The eclipse will occur on Monday, Aug. 21. It will begin at 9:14 a.m. and reach its maximum occultation at 10:28 a.m., which means you’ll want to be looking east. Then again, if you’re having trouble finding the sun, I’m not sure what to tell you.
Now, the sun is a giant hydrogen fusion factory that’s spewing out photons and ultraviolet radiation like a stellar firehose, so staring at it is generally a pretty bad idea. Even while it’s partially covered, staring at the eclipse can permanently damage the retina of your eyes.
I know being told not to do something just makes you want to do it more, so we’ve got a failsafe.
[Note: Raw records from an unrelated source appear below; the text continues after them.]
### src/rtl/gpio_set_sequencer.sv
// Steps the GPIO parameter-set select through a contiguous, possibly wrapping
// range, holding each set for a programmable dwell, once or continuously.
module gpio_set_sequencer #(
    parameter int SET_WIDTH   = 4,
    parameter int DWELL_WIDTH = 32,
    parameter int PASS_WIDTH  = 16
) (
    input logic                 CLK,
    input logic                 RESETN,
    gpio_set_sequencer_if.slave bus
);

    typedef enum logic {
        IDLE = 1'b0,
        RUN  = 1'b1
    } state_t;

    state_t                 state;
    logic [SET_WIDTH-1:0]   set_q;
    logic                   strobe_q;
    logic                   busy_q;
    logic                   done_q;
    logic [PASS_WIDTH-1:0]  pass_q;
    logic [DWELL_WIDTH-1:0] dwell_cnt;
    logic [SET_WIDTH-1:0]   first_q;
    logic [SET_WIDTH-1:0]   last_q;
    logic [DWELL_WIDTH-1:0] dwell_q;
    logic                   loop_q;

    // dwell_cnt counts 1..D for the cycles the current set has been visible,
    // so the full DWELL_WIDTH range is usable without overflow.
    logic                   expired;
    logic [PASS_WIDTH-1:0]  pass_next;

    assign expired   = (dwell_cnt == dwell_q);
    assign pass_next = (pass_q == '1) ? pass_q : pass_q + 1'b1;

    // NOTE: sequential state uses non-blocking assignments only, so every
    // register samples the pre-edge values of the others.
    always_ff @(posedge CLK) begin
        if (!RESETN) begin
            state     <= IDLE;
            set_q     <= '0;
            strobe_q  <= 1'b0;
            busy_q    <= 1'b0;
            done_q    <= 1'b0;
            pass_q    <= '0;
            dwell_cnt <= '0;
            // NOTE: the latched range/dwell registers are reset too; they are
            // reloaded on every START, so this only gives a clean power-up view.
            first_q   <= '0;
            last_q    <= '0;
            dwell_q   <= '0;
            loop_q    <= 1'b0;
        end else begin
            strobe_q <= 1'b0;
            done_q   <= 1'b0;

            if (state == IDLE) begin
                if (bus.START && !bus.STOP) begin
                    first_q   <= bus.FIRST_SET;
                    last_q    <= bus.LAST_SET;
                    dwell_q   <= (bus.DWELL == '0) ? DWELL_WIDTH'(1) : bus.DWELL;
                    loop_q    <= bus.LOOP;
                    set_q     <= bus.FIRST_SET;
                    strobe_q  <= 1'b1;
                    busy_q    <= 1'b1;
                    pass_q    <= '0;
                    dwell_cnt <= DWELL_WIDTH'(1);
                    state     <= RUN;
                end
            end else begin
                if (bus.STOP) begin
                    // Abort freezes SET and the pass count; no DONE.
                    busy_q <= 1'b0;
                    state  <= IDLE;
                end else if (!expired) begin
                    dwell_cnt <= dwell_cnt + 1'b1;
                end else if (set_q != last_q) begin
                    set_q     <= set_q + 1'b1;
                    strobe_q  <= 1'b1;
                    dwell_cnt <= DWELL_WIDTH'(1);
                end else if (loop_q) begin
                    set_q     <= first_q;
                    strobe_q  <= 1'b1;
                    pass_q    <= pass_next;
                    dwell_cnt <= DWELL_WIDTH'(1);
                end else begin
                    busy_q <= 1'b0;
                    done_q <= 1'b1;
                    pass_q <= pass_next;
                    state  <= IDLE;
                end
            end
        end
    end

    assign bus.SET        = set_q;
    assign bus.SET_STROBE = strobe_q;
    assign bus.BUSY       = busy_q;
    assign bus.DONE       = done_q;
    assign bus.PASS_COUNT = pass_q;

endmodule

### src/flat_wrapper.sv
// flat-port wrapper written by rule: the top's interface ports become plain ports
module gpio_set_sequencer_flat 
#(
    parameter int SET_WIDTH   = 4,
    parameter int DWELL_WIDTH = 32,
    parameter int PASS_WIDTH  = 16
)
  (CLK, RESETN, bus_START, bus_STOP, bus_FIRST_SET, bus_LAST_SET, bus_DWELL, bus_LOOP, bus_SET, bus_SET_STROBE, bus_BUSY, bus_DONE, bus_PASS_COUNT);
  gpio_set_sequencer_if #(.SET_WIDTH(SET_WIDTH), .DWELL_WIDTH(DWELL_WIDTH), .PASS_WIDTH(PASS_WIDTH)) bus_i ();
  input logic CLK;
  input logic RESETN;
  input wire logic [$bits(bus_i.START)-1:0] bus_START;
  input wire logic [$bits(bus_i.STOP)-1:0] bus_STOP;
  input wire logic [$bits(bus_i.FIRST_SET)-1:0] bus_FIRST_SET;
  input wire logic [$bits(bus_i.LAST_SET)-1:0] bus_LAST_SET;
  input wire logic [$bits(bus_i.DWELL)-1:0] bus_DWELL;
  input wire logic [$bits(bus_i.LOOP)-1:0] bus_LOOP;
  output wire logic [$bits(bus_i.SET)-1:0] bus_SET;
  output wire logic [$bits(bus_i.SET_STROBE)-1:0] bus_SET_STROBE;
  output wire logic [$bits(bus_i.BUSY)-1:0] bus_BUSY;
  output wire logic [$bits(bus_i.DONE)-1:0] bus_DONE;
  output wire logic [$bits(bus_i.PASS_COUNT)-1:0] bus_PASS_COUNT;
  assign bus_i.START = bus_START;
  assign bus_i.STOP = bus_STOP;
  assign bus_i.FIRST_SET = bus_FIRST_SET;
  assign bus_i.LAST_SET = bus_LAST_SET;
  assign bus_i.DWELL = bus_DWELL;
  assign bus_i.LOOP = bus_LOOP;
  assign bus_SET = bus_i.SET;
  assign bus_SET_STROBE = bus_i.SET_STROBE;
  assign bus_BUSY = bus_i.BUSY;
  assign bus_DONE = bus_i.DONE;
  assign bus_PASS_COUNT = bus_i.PASS_COUNT;
  gpio_set_sequencer #(.SET_WIDTH(SET_WIDTH), .DWELL_WIDTH(DWELL_WIDTH), .PASS_WIDTH(PASS_WIDTH)) u_core (.CLK(CLK), .RESETN(RESETN), .bus(bus_i));
endmodule
### config.mk
export PLATFORM = sky130hd
export DESIGN_NAME = gpio_set_sequencer_flat
export DESIGN_NICKNAME = d
export VERILOG_FILES = /design/src/rtl/gpio_set_sequencer_if.sv /design/src/rtl/gpio_set_sequencer.sv /design/src/flat_wrapper.sv
export SDC_FILE = /design/constraint.sdc
export NUM_CORES = 1
export LEC_CHECK = 0
export BUFFER_PORTS_ARGS = -buffer_cell sky130_fd_sc_hd__clkbuf_2
export CAP_MARGIN = 30
export CORE_MARGIN = 2
export CORE_UTILIZATION = 40
export CTS_BUF_LIST = sky130_fd_sc_hd__clkbuf_8
export DETAILED_ROUTE_END_ITERATION = 12
export GPL_TIMING_DRIVEN = 0
export PLACE_DENSITY = 0.67
export SYNTH_ARGS = -nofsm -noshare
export SYNTH_HDL_FRONTEND = slang
export SYNTH_SLANG_ARGS = --single-unit
### constraint.sdc
create_clock -name CLK -period 2.5 [get_ports CLK]
set_input_delay 0.25 -clock CLK [delete_from_list [all_inputs] [get_ports CLK]]
set_output_delay 0.25 -clock CLK [all_outputs]
set_load 0.01 [all_outputs]
$ cat config.mk
export PLATFORM = sky130hd
export DESIGN_NAME = spi_flash_read
export DESIGN_NICKNAME = d
export VERILOG_FILES = /design/src/rtl/spi_flash_pkg.sv /design/src/rtl/spi_bit_engine.sv /design/src/rtl/spi_flash_read.sv
export SDC_FILE = /design/constraint.sdc
export NUM_CORES = 1
export LEC_CHECK = 0
export BUFFER_PORTS_ARGS = -buffer_cell sky130_fd_sc_hd__buf_2
export CORE_MARGIN = 2
export CORE_UTILIZATION = 25
export CTS_CLUSTER_SIZE = 28
export DETAILED_ROUTE_END_ITERATION = 6
export PLACE_DENSITY = 0.5
export SETUP_SLACK_MARGIN = 0.15
export SLEW_MARGIN = 10
export SYNTH_ARGS = -nofsm -noshare
export SYNTH_HDL_FRONTEND = slang
export SYNTH_SLANG_ARGS = --single-unit
$ cat constraint.sdc
create_clock -name sys_clk -period 3.3 [get_ports sys_clk]
set_clock_uncertainty 0.2 [all_clocks]
set_input_delay 0.33 -clock sys_clk [delete_from_list [all_inputs] [get_ports sys_clk]]
set_output_delay 0.33 -clock sys_clk [all_outputs]
set_load 0.02 [all_outputs]
$ cat src/rtl/spi_flash_pkg.sv
// Purpose: shared constants, opcodes and FSM state type for the SPI flash read path.
// Latency: n/a (types and constants only).
// Backpressure: n/a.
// Contents: opcodes, default half-period, expected JEDEC ID (shared with RDID stage), FSM states.
package spi_flash_pkg;

  localparam logic [7:0]  OP_RDID      = 8'h9F;
  localparam logic [7:0]  OP_READ      = 8'h03;
  localparam int unsigned HALF_DEFAULT = 5;
  localparam logic [23:0] JEDEC_ID_EXP = 24'h202015;

  typedef enum logic [2:0] {
    IDLE,
    SETUP,
    CMD_ADDR,
    DATA,
    HOLD
  } state_e;

endpackage

$ cat src/rtl/spi_bit_engine.sv
// Purpose: SPI mode-0 bit engine: half-period timer, SCK generation, TX/RX shift registers.
// Latency: one bit per 2*HALF cycles; MISO sampled and MOSI advanced on the SCK falling cycle.
// Backpressure: none; the sequencing FSM gates it through cnt_en_i / sck_en_i.
// Ports: clk_i/rst_ni clock and async active-low reset; cnt_en_i runs the half timer;
//        sck_en_i lets SCK toggle; load_i/load_dat_i preload the 32-bit TX word; miso_i serial in;
//        sck_o, half_end_o (last cycle of a half), bit_done_o (SCK falling cycle), tx_msb_o,
//        rx_byte_o (RX byte including the bit being sampled this cycle).
module spi_bit_engine #(
  parameter int unsigned HALF = 5
) (
  input  logic        clk_i,
  input  logic        rst_ni,
  input  logic        cnt_en_i,
  input  logic        sck_en_i,
  input  logic        load_i,
  input  logic [31:0] load_dat_i,
  input  logic        miso_i,
  output logic        sck_o,
  output logic        half_end_o,
  output logic        bit_done_o,
  output logic        tx_msb_o,
  output logic [7:0]  rx_byte_o
);

  localparam int unsigned      CNT_W    = $clog2(HALF);
  localparam logic [CNT_W-1:0] CNT_LAST = CNT_W'(HALF - 1);

  logic [CNT_W-1:0] cnt_q, cnt_d;
  logic             sck_q, sck_d;
  logic [31:0]      tx_q, tx_d;
  logic [7:0]       rx_q, rx_d;

  assign half_end_o = cnt_en_i && (cnt_q == CNT_LAST);
  // A bit completes at the end of the high half: SCK falls, MISO is captured
  // and the next MOSI bit is presented on the same edge.
  assign bit_done_o = sck_en_i && sck_q && half_end_o;
  assign rx_byte_o  = {rx_q[6:0], miso_i};
  assign sck_o      = sck_q;
  assign tx_msb_o   = tx_q[31];

  always_comb begin
    cnt_d = cnt_q;
    sck_d = sck_q;
    tx_d  = tx_q;
    rx_d  = rx_q;
    if (!cnt_en_i || half_end_o) cnt_d = '0;
    else                         cnt_d = cnt_q + 1'b1;
    if (!sck_en_i)       sck_d = 1'b0;
    else if (half_end_o) sck_d = ~sck_q;
    if (load_i)          tx_d = load_dat_i;
    else if (bit_done_o) tx_d = {tx_q[30:0], 1'b0};
    if (bit_done_o)      rx_d = rx_byte_o;
  end

  always_ff @(posedge clk_i or negedge rst_ni) begin
    if (!rst_ni) begin
      cnt_q <= '0;
      sck_q <= 1'b0;
      tx_q  <= '0;
      rx_q  <= '0;
    end else begin
      cnt_q <= cnt_d;
      sck_q <= sck_d;
      tx_q  <= tx_d;
      rx_q  <= rx_d;
    end
  end

endmodule

$ cat src/rtl/spi_flash_read.sv
// Purpose: issues SPI READ (0x03) + 24-bit address once the JEDEC ID is confirmed, streams bytes out.
// Latency: cs_n low 2*HALF + (32+8*len)*2*HALF cycles; rd_valid one cycle after each 8th sample.
// Backpressure: none on rd_data; start is only honoured while ready=1, otherwise dropped silently.
// Ports: sys_clk/sys_rst_n clock and async active-low reset; id_valid unlocks the block (sticky);
//        start/addr/len request; ready, busy status; rd_data/rd_valid byte stream; done end pulse;
//        spi_cs_n/spi_sck/spi_mosi/spi_miso flash pins (this block's copy, muxed at top level).
module spi_flash_read
  import spi_flash_pkg::*;
#(
  parameter int unsigned HALF    = HALF_DEFAULT,
  parameter int unsigned MAX_LEN = 256
) (
  input  logic                           sys_clk,
  input  logic                           sys_rst_n,
  input  logic                           id_valid,
  input  logic                           start,
  input  logic [23:0]                    addr,
  input  logic [$clog2(MAX_LEN+1)-1:0]   len,
  output logic                           ready,
  output logic                           busy,
  output logic [7:0]                     rd_data,
  output logic                           rd_valid,
  output logic                           done,
  input  logic                           spi_miso,
  output logic                           spi_mosi,
  output logic                           spi_cs_n,
  output logic                           spi_sck
);

  localparam int unsigned LEN_W = $clog2(MAX_LEN + 1);

  state_e           state_q, state_d;
  logic [5:0]       bit_cnt_q, bit_cnt_d;
  logic [LEN_W-1:0] byte_cnt_q, byte_cnt_d;
  logic             id_ok_q;
  logic [7:0]       rd_data_q;
  logic             rd_valid_q;
  logic             done_q;

  logic       accept;
  logic       cnt_en;
  logic       sck_en;
  logic       half_end;
  logic       bit_done;
  logic       tx_msb;
  logic [7:0] rx_byte;
  logic       cmd_last;
  logic       byte_end;
  logic       last_byte;

  assign accept    = id_ok_q && (state_q == IDLE) && start && (len != '0);
  assign cnt_en    = (state_q != IDLE);
  assign sck_en    = (state_q == CMD_ADDR) || (state_q == DATA);
  assign cmd_last  = (state_q == CMD_ADDR) && bit_done && (bit_cnt_q == 6'd31);
  // In DATA only the low three bits of bit_cnt matter: they index the bit within the byte.
  assign byte_end  = (state_q == DATA) && bit_done && (bit_cnt_q[2:0] == 3'd7);
  assign last_byte = (byte_cnt_q == LEN_W'(1));

  spi_bit_engine #(
    .HALF(HALF)
  ) u_bit_engine (
    .clk_i      (sys_clk),
    .rst_ni     (sys_rst_n),
    .cnt_en_i   (cnt_en),
    .sck_en_i   (sck_en),
    .load_i     (accept),
    .load_dat_i ({OP_READ, addr}),
    .miso_i     (spi_miso),
    .sck_o      (spi_sck),
    .half_end_o (half_end),
    .bit_done_o (bit_done),
    .tx_msb_o   (tx_msb),
    .rx_byte_o  (rx_byte)
  );

  // State register
  always_ff @(posedge sys_clk or negedge sys_rst_n) begin
    if (!sys_rst_n) state_q <= IDLE;
    else            state_q <= state_d;
  end

  // Next-state logic
  always_comb begin
    state_d = state_q;
    unique case (state_q)
      IDLE:     if (accept)                 state_d = SETUP;
      SETUP:    if (half_end)               state_d = CMD_ADDR;
      CMD_ADDR: if (cmd_last)               state_d = DATA;
      DATA:     if (byte_end && last_byte)  state_d = HOLD;
      HOLD:     if (half_end)               state_d = IDLE;
      default:                              state_d = IDLE;
    endcase
  end

  // Output decode
  always_comb begin
    busy     = (state_q != IDLE);
    spi_cs_n = (state_q == IDLE);
    ready    = id_ok_q && (state_q == IDLE);
    spi_mosi = ((state_q == SETUP) || (state_q == CMD_ADDR)) ? tx_msb : 1'b0;
  end

  // Bit / byte counters
  always_comb begin
    bit_cnt_d  = bit_cnt_q;
    byte_cnt_d = byte_cnt_q;
    if (accept) begin
      bit_cnt_d  = '0;
      byte_cnt_d = len;
    end else if (bit_done) begin
      if (cmd_last) bit_cnt_d = '0;
      else          bit_cnt_d = bit_cnt_q + 6'd1;
      if (byte_end) byte_cnt_d = byte_cnt_q - LEN_W'(1);
    end
  end

  always_ff @(posedge sys_clk or negedge sys_rst_n) begin
    if (!sys_rst_n) begin
      bit_cnt_q  <= '0;
      byte_cnt_q <= '0;
      id_ok_q    <= 1'b0;
      rd_data_q  <= 8'h00;
      rd_valid_q <= 1'b0;
      done_q     <= 1'b0;
    end else begin
      bit_cnt_q  <= bit_cnt_d;
      byte_cnt_q <= byte_cnt_d;
      id_ok_q    <= id_ok_q | id_valid;
      if (byte_end) rd_data_q <= rx_byte;
      rd_valid_q <= byte_end;
      // done lands in the first IDLE cycle, where cs_n is already high.
      done_q     <= (state_q == HOLD) && half_end;
    end
  end

  assign rd_data  = rd_data_q;
  assign rd_valid = rd_valid_q;
  assign done     = done_q;

endmodule

==> flow_summary.toml <==
[status]
outcome = "complete, no violations"

[timing]
finalCritPeriodShare = 0.7300
setup_viol = 0
finalCriticalPeriod_ps = 2409
fin_tns_setup_ps = 0
fmax_mhz = 415.1
finalHoldViolCount = 0
rsz0062_at_grt = "no"
worst_pin_slew_ps = 772.5
drv_slew = 0
slew_headroom = 0.4839
fin_hold_ws_ps = 24.42

[worst_setup_path]
arrival_ps = 2430
end_kind = "flop"
path_max_fanout = 14
start_kind = "flop"
critical-path-top-delay-family = "simple AND/OR/NAND/NOR gates"
path_cells = "inv_1 > ha_1 > and2_1 > nand3_2 > inv_1 > nand2_1 > a31o_2"
path_buf_inv = 2
cpMaxStageDelayCell = "inv_1"
required_ps = 3320
crit_top_cell = "inv_1"
worstSetupPathType = "flop to flop"
crit_path_max_incr_delay_ps = 410

[finish]
fin_nets = 411
areaGrowthSynthToFinish_pct = 21.77
drive_gt1_frac = 0.2392
regArea_sq_um = 1802
antenna-diode-count = 0
multi_input_area_sq_um = 1434
n_fill_cell = 1386

[clock_tree]
path_clk_slew_ps = 60
cts_tree = "built"
clockRootBuffer = "clkbuf_16"
h-tree-depth = 3
clock_latency_ps = 330
cts_buffers = 9
clockBufferDepth = 2
clkSinkCount = 72

[pwr]
irDropWorstVdd_v = 0.0002066
powerDensity_nw_per_um2 = 484.4
p_leak_uw = 0.002004

[synthesis]
syn_nets = 360
synth-edff-count = 0
synth_top_area_cell = "dfrtp_1"
ys_async_sr_fraction = 1.000
seq_area_frac_synth = 0.5304
yosysWarnings = 0
ys_top_cells_by_area = "dfrtp_1, nand2_1, a221o_1"
ys.flop_type = "dfrtp_1"
synth.distinct_cells = 56
synth_top_area_share = 0.5304
avgSynthCellArea_sq_um = 10.75
synth-seq-cells = 72
syn_inst = 316
syn_area_sq_um = 3397

[placement]
dpl.hpwl_microns = 5400
place_congestion = 0.7421
io_buffers = 52

[floorplanning]
die_width_microns = 120.6
initial_core_util = 0.2565
dieArea_sq_um = 14540
die_y_microns = 120.6
coreArea_sq_um = 13240
rows = 42
ios = 53

[detailed_routing]
vias = 2621
post_drt_wl_per_cell_microns = 14.70
drt_first_pass_iters = 4
ant_nets = 0
drc = 0
drt_iter0_markers = 167
via_per_inst = 4.783
wl_microns = 8058

[hold_path]
hold_path.class = "primary input to flop"

[global_route]
grt_remaining_overflow = 0
track_usage = 0.1183
grt_pass1_vias = 2692
grt_pass1_wl_microns = 13620
grt_max_degree = 44
antenna_found_initial = 0

[run]
drv_cap = 0
-- metal layers --
layer / share of wire / GRT usage
met3: 0.029 / 0.02736
met4: 0.0068 / 0.04288
met5: 0 / 0
met2: 0.50 / 0.1900
met1: 0.46 / 0.1559
-- synthesized netlist by cell type, types with 3 or more instances --
cell type   n
dfrtp_1    72
nand2_1    64
and3_1     25
a221o_1    21
nand3_1    10
nor2_1     10
inv_1       8
a21oi_1     6
clkbuf_1    6
ha_1        6
o21ai_0     6
buf_2       5
buf_6       5
nor3_1      5
a22o_1      4
mux2i_1     4
xnor2_1     4
o211ai_1    3
-- worst min-delay path, delay by kind of cell --
| kind | cells | cell delay (ps) |
|---|---|---|
| buffers and inverters | 1 | 100 |
| and+or+nand+nor | 2 | 100 |
-- where the power goes --
group / switching (uW) / leakage (uW) / internal [uW] / total, uW
clock network: 395 / 0.000157 / 671 / 1070
registers: 1.87 / 0.000899 / 885 / 887
logic: 29.7 / 0.000948 / 21.4 / 51.1
total: 426 / 0.00200 / 1580 / 2000
-- flip-flops by register name (all words and copies together) (netlist names) --
| name | count |
|---|---|
| bit_cnt_q | 6 |
| byte_cnt_q | 9 |
| done | 1 |
| id_ok_q | 1 |
| rd_data | 8 |
| rd_valid | 1 |
| state_q | 3 |
| u_bit_engine.cnt_q | 3 |
| u_bit_engine.rx_q | 7 |
| u_bit_engine.sck_o | 1 |
| u_bit_engine.tx_q | 32 |
-- layout by cell type (no fill, tap or decap), types with 3 or more instances in the layout --
master,Yosys,routed
inv_6,0,3
dfrtp_1,72,72
a221o_1,21,21
a21oi_1,6,6
inv_1,8,8
o211ai_1,3,3
buf_4,0,3
a22o_1,4,4
nand2_1,64,64
and3_1,25,25
ha_1,6,6
nor3_1,5,5
nand3_1,10,10
nor2_1,10,10
buf_2,5,52
mux2i_1,4,4
xnor2_1,4,4
clkbuf_16,0,9
o21ai_0,6,6
-- final timing paths --
| path | startpoint | end | slack (ps) | depth (start not counted) |
|---|---|---|---|---|
| max | u_bit_engine.cnt_q[0]$_DFF_PN0_ | byte_cnt_q[2]$_DFFE_PN0P_ | 890 | 7 |
| min | spi_miso | u_bit_engine.rx_q[0]$_DFFE_PN0N_ | 20 | 3 |
| max in group asynchronous | sys_rst_n | u_bit_engine.tx_q[8]$_DFFE_PN0P_ | 1830 | 3 |
| min in group asynchronous | sys_rst_n | u_bit_engine.tx_q[3]$_DFFE_PN0P_ | 400 | 2 |
| max reg2reg | u_bit_engine.cnt_q[0]$_DFF_PN0_ | byte_cnt_q[2]$_DFFE_PN0P_ | 890 | 7 |
| min reg2reg | id_ok_q$_DFF_PN0_ | id_ok_q$_DFF_PN0_ | 260 | 1 |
We at the library are giving these out for as long as we have them. They make viewing the eclipse safe so that the eclipse isn’t the last thing you ever see. We only have a limited supply, so we can only give out one per person that visits the information desk. If you want to get some for your Aunt Sally, you’ll have to drag her in here, or we won’t be able to help! We’re not the only place giving these away. A quick google search of “free eclipse glasses” from any reputable website (as in, one that doesn’t ask for any personal information!) should yield some results in the event we run out before the eclipse.
If you plan on traveling, be prepared for some insane traffic. People are coming in from all over the world to view the eclipse, so be patient, be responsible, and be careful! Be sure to plan well for any scenario you might encounter.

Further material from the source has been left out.